Cereal Chem 66:26-30 | VIEW
ARTICLE
The Role of Low Molecular Weight Glutenin Proteins in the Determination of Cooking Quality of Pasta Products: An Overview.
P. Feillet, O. Ait-Mouh, K. Kobrehel, and J.-C. Autran. Copyright 1989 by the American Association of Cereal Chemists, Inc.
Low molecular weight glutenin (LMWG) proteins are those proteins that correspond to large aggregates in wheat and upon reduction yield subunits with apparent molecular weights of 12,000-60,000. Estimation of their content, by combining sequential extraction, chromatography, and electrophoresis, showed that they make up a major fraction of durum wheat gluten and that their content in durum wheat of gamma-45 type is higher (28%) than in the gamma-42 type (15%).

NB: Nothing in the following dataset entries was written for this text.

[config.mk]
export PLATFORM = sky130hd
export DESIGN_NAME = hazard_scoreboard
export DESIGN_NICKNAME = d
export VERILOG_FILES = /design/src/rtl/hazard_pkg.sv /design/src/rtl/scoreboard_entry.sv /design/src/rtl/hazard_scoreboard.sv
export SDC_FILE = /design/constraint.sdc
export NUM_CORES = 1
export LEC_CHECK = 0
export BUFFER_PORTS_ARGS = -buffer_cell sky130_fd_sc_hd__buf_2
export CORE_ASPECT_RATIO = 0.5
export CORE_MARGIN = 5
export CORE_UTILIZATION = 55
export DETAILED_ROUTE_END_ITERATION = 7
export PLACE_DENSITY = 0.74
export SLEW_MARGIN = 20
export SYNTH_ARGS = -nofsm -noshare
export SYNTH_HDL_FRONTEND = slang
export SYNTH_SLANG_ARGS = --single-unit
[constraint.sdc]
create_clock -name Clk -period 4.3 [get_ports Clk]
set_input_delay 0.215 -clock Clk [delete_from_list [all_inputs] [get_ports Clk]]
set_output_delay 0.215 -clock Clk [all_outputs]
set_load 0.1 [all_outputs]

The discovery of a recombination with the Gli-B1 locus between gamma-gliadins and LMWG indicated that gamma-gliadins 42 and 45 are only gene tic markers of pasta firmness and elasticity. LMWG strongly aggregate through heat treatments and contribute to pasta firmness and elasticity. Sulfur-rich glutenin proteins were also found associated to surface condition of cooked pasta, and a new model was proposed to explain their contribution to the aggregation of LMWG through hydrophobic and disulfide bonds.